Caroline sets her mug on the bedside table and scoots further into the bed, her arm curling over Lizzie's thigh, the mattress dipping behind Lizzie under the weight of Caroline's hand.
"It may be hard to believe, Lizzie, but I actually like you." And that is what Lizzie expects from Caroline: a compliment dripping in condescension. The thing is, the compliment seems to win out in this one. At least with Caroline mouthing at Lizzie's neck, nosing at her earlobe. It's nice, Lizzie thinks. It tickles.

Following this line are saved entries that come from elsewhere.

## src/rtl/gpio_irq_pkg.sv

```systemverilog
package gpio_irq_pkg;
  localparam int NPORT  = 3;
  localparam int PIN_W  = 8;
  localparam int ADDR_W = 8;

  typedef enum logic [2:0] {
    K_MODE, K_POL, K_ACK, K_EN, K_DEB, K_STAT, K_DATA, K_DIR
  } reg_kind_e;

  function automatic logic [ADDR_W-1:0] reg_off(input int port, input reg_kind_e k);
    logic [ADDR_W-1:0] r;
    r = '0;
    case (port)
      0: case (k)
           K_MODE: r = 8'h90; K_POL: r = 8'h94; K_ACK: r = 8'h98; K_EN: r = 8'h9C;
           K_DEB:  r = 8'hA8; K_STAT: r = 8'hA0; K_DATA: r = 8'h00; default: r = 8'h10;
         endcase
      1: case (k)
           K_MODE: r = 8'hAC; K_POL: r = 8'hB0; K_ACK: r = 8'hB4; K_EN: r = 8'hB8;
           K_DEB:  r = 8'hC4; K_STAT: r = 8'hBC; K_DATA: r = 8'h04; default: r = 8'h14;
         endcase
      default: case (k)
           K_MODE: r = 8'h4C; K_POL: r = 8'h50; K_ACK: r = 8'h54; K_EN: r = 8'h58;
           K_DEB:  r = 8'h64; K_STAT: r = 8'h5C; K_DATA: r = 8'h30; default: r = 8'h34;
         endcase
    endcase
    return r;
  endfunction
endpackage

```

## src/rtl/gpio_in_qual.sv

```systemverilog
module gpio_in_qual #(
  parameter int W           = 8,
  parameter int SYNC_STAGES = 2,
  parameter int DEB_CYCLES  = 4
) (
  input  logic         clk,
  input  logic         rst,
  input  logic [W-1:0] pin_raw,
  input  logic [W-1:0] deb_en,
  output logic [W-1:0] sync_val,
  output logic [W-1:0] qual
);
  localparam int CW = $clog2(DEB_CYCLES + 1);

  logic [W-1:0] chain [SYNC_STAGES];

  always_ff @(posedge clk) begin
    if (rst) begin
      for (int k = 0; k < SYNC_STAGES; k++) chain[k] <= '0;
    end else begin
      chain[0] <= pin_raw;
      for (int k = 1; k < SYNC_STAGES; k++) chain[k] <= chain[k-1];
    end
  end

  assign sync_val = chain[SYNC_STAGES-1];

  for (genvar i = 0; i < W; i++) begin : g_pin
    logic [CW-1:0] cnt;
    logic          q;
    always_ff @(posedge clk) begin
      if (rst) begin
        q   <= 1'b0;
        cnt <= '0;
      end else if (!deb_en[i]) begin
        q   <= sync_val[i];
        cnt <= '0;
      end else if (sync_val[i] == q) begin
        cnt <= '0;
      end else if (cnt == CW'(DEB_CYCLES - 1)) begin
        q   <= sync_val[i];
        cnt <= '0;
      end else begin
        cnt <= cnt + 1'b1;
      end
    end
    assign qual[i] = q;
  end
endmodule

```

## src/rtl/gpio_port_unit.sv

```systemverilog
module gpio_port_unit
  import gpio_irq_pkg::*;
#(
  parameter int PORT_IDX    = 0,
  parameter int SYNC_STAGES = 2,
  parameter int DEB_CYCLES  = 4
) (
  input  logic              clk,
  input  logic              rst,
  input  logic [ADDR_W-1:0] bus_addr,
  input  logic              bus_wr,
  input  logic [PIN_W-1:0]  bus_wdata,
  input  logic [PIN_W-1:0]  pin_in,
  output logic [PIN_W-1:0]  pin_out,
  output logic [PIN_W-1:0]  pin_oe,
  output logic [PIN_W-1:0]  stat,
  output logic              rd_hit,
  output logic [PIN_W-1:0]  rd_val
);
  localparam logic [ADDR_W-1:0] A_MODE = reg_off(PORT_IDX, K_MODE);
  localparam logic [ADDR_W-1:0] A_POL  = reg_off(PORT_IDX, K_POL);
  localparam logic [ADDR_W-1:0] A_ACK  = reg_off(PORT_IDX, K_ACK);
  localparam logic [ADDR_W-1:0] A_EN   = reg_off(PORT_IDX, K_EN);
  localparam logic [ADDR_W-1:0] A_DEB  = reg_off(PORT_IDX, K_DEB);
  localparam logic [ADDR_W-1:0] A_STAT = reg_off(PORT_IDX, K_STAT);
  localparam logic [ADDR_W-1:0] A_DATA = reg_off(PORT_IDX, K_DATA);
  localparam logic [ADDR_W-1:0] A_DIR  = reg_off(PORT_IDX, K_DIR);

  logic [PIN_W-1:0] mode_r, pol_r, en_r, deb_r, data_r, dir_r;
  logic [PIN_W-1:0] edge_lat, qual_d;
  logic [PIN_W-1:0] sync_val, qual;
  logic [PIN_W-1:0] rise, fall, edge_want, ack_clr, level_act;

  gpio_in_qual #(.W(PIN_W), .SYNC_STAGES(SYNC_STAGES), .DEB_CYCLES(DEB_CYCLES)) u_qual (
    .clk(clk), .rst(rst), .pin_raw(pin_in), .deb_en(deb_r),
    .sync_val(sync_val), .qual(qual)
  );

  always_ff @(posedge clk) begin
    if (rst) begin
      mode_r <= '0; pol_r <= '0; en_r <= '0;
      deb_r  <= '0; data_r <= '0; dir_r <= '0;
    end else if (bus_wr) begin
      case (bus_addr)
        A_MODE: mode_r <= bus_wdata;
        A_POL:  pol_r  <= bus_wdata;
        A_EN:   en_r   <= bus_wdata;
        A_DEB:  deb_r  <= bus_wdata;
        A_DATA: data_r <= bus_wdata;
        A_DIR:  dir_r  <= bus_wdata;
        default: ;
      endcase
    end
  end

  always_comb begin
    rise      = qual & ~qual_d;
    fall      = ~qual & qual_d;
    edge_want = (pol_r & rise) | (~pol_r & fall);
    ack_clr   = (bus_wr && bus_addr == A_ACK) ? bus_wdata : '0;
    level_act = ~(qual ^ pol_r);
  end

  always_ff @(posedge clk) begin
    if (rst) begin
      qual_d   <= '0;
      edge_lat <= '0;
    end else begin
      qual_d   <= qual;
      edge_lat <= (edge_lat & ~ack_clr) | (edge_want & en_r & mode_r);
    end
  end

  assign stat    = en_r & ((mode_r & edge_lat) | (~mode_r & level_act));
  assign pin_out = data_r;
  assign pin_oe  = dir_r;

  always_comb begin
    rd_hit = 1'b1;
    rd_val = '0;
    case (bus_addr)
      A_MODE: rd_val = mode_r;
      A_POL:  rd_val = pol_r;
      A_EN:   rd_val = en_r;
      A_DEB:  rd_val = deb_r;
      A_STAT: rd_val = stat;
      A_DATA: rd_val = (dir_r & data_r) | (~dir_r & sync_val);
      A_DIR:  rd_val = dir_r;
      A_ACK:  rd_val = '0;
      default: rd_hit = 1'b0;
    endcase
  end
endmodule

```

## src/rtl/gpio_irq_ctrl.sv

```systemverilog
module gpio_irq_ctrl
  import gpio_irq_pkg::*;
#(
  parameter int SYNC_STAGES = 2,
  parameter int DEB_CYCLES  = 4
) (
  input  logic                    clk,
  input  logic                    rst,
  input  logic [ADDR_W-1:0]       bus_addr,
  input  logic                    bus_wr,
  input  logic [PIN_W-1:0]        bus_wdata,
  output logic [PIN_W-1:0]        bus_rdata,
  input  logic [NPORT*PIN_W-1:0]  pin_in,
  output logic [NPORT*PIN_W-1:0]  pin_out,
  output logic [NPORT*PIN_W-1:0]  pin_oe,
  output logic                    irq_shared,
  output logic [PIN_W-1:0]        irq_line
);
  localparam int SHARED_A = 0;
  localparam int SHARED_B = 1;
  localparam int LINE_P   = 2;

  logic [PIN_W-1:0] port_stat [NPORT];
  logic [PIN_W-1:0] port_rd   [NPORT];
  logic [NPORT-1:0] port_hit;
  logic [PIN_W-1:0] rd_mux;

  for (genvar p = 0; p < NPORT; p++) begin : g_port
    gpio_port_unit #(.PORT_IDX(p), .SYNC_STAGES(SYNC_STAGES), .DEB_CYCLES(DEB_CYCLES)) u_port (
      .clk(clk), .rst(rst),
      .bus_addr(bus_addr), .bus_wr(bus_wr), .bus_wdata(bus_wdata),
      .pin_in(pin_in[p*PIN_W +: PIN_W]),
      .pin_out(pin_out[p*PIN_W +: PIN_W]),
      .pin_oe(pin_oe[p*PIN_W +: PIN_W]),
      .stat(port_stat[p]),
      .rd_hit(port_hit[p]),
      .rd_val(port_rd[p])
    );
  end

  always_comb begin
    rd_mux = '0;
    for (int p = 0; p < NPORT; p++)
      if (port_hit[p]) rd_mux = rd_mux | port_rd[p];
  end

  always_ff @(posedge clk) begin
    if (rst) begin
      bus_rdata  <= '0;
      irq_shared <= 1'b0;
      irq_line   <= '0;
    end else begin
      bus_rdata  <= rd_mux;
      irq_shared <= |(port_stat[SHARED_A] | port_stat[SHARED_B]);
      irq_line   <= port_stat[LINE_P];
    end
  end
endmodule

```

She giggles without meaning to, and Caroline giggles with her. With her. Lizzie doesn't feel like Caroline's laughing at her at all. That's new.
Caroline kisses her softly on the lips before sliding gracefully off the bed and onto her feet. "See you around, Lizzie Bennet," she says as her hair whooshes out the bedroom door, leaving Lizzie far too dazed to come up with an answer before Caroline's gone.
Lizzie's mouth curves downward in a mildly satisfied sort of surprise. "I guess you will," she says belatedly, frowning, and collapses on her back as the front door shuts.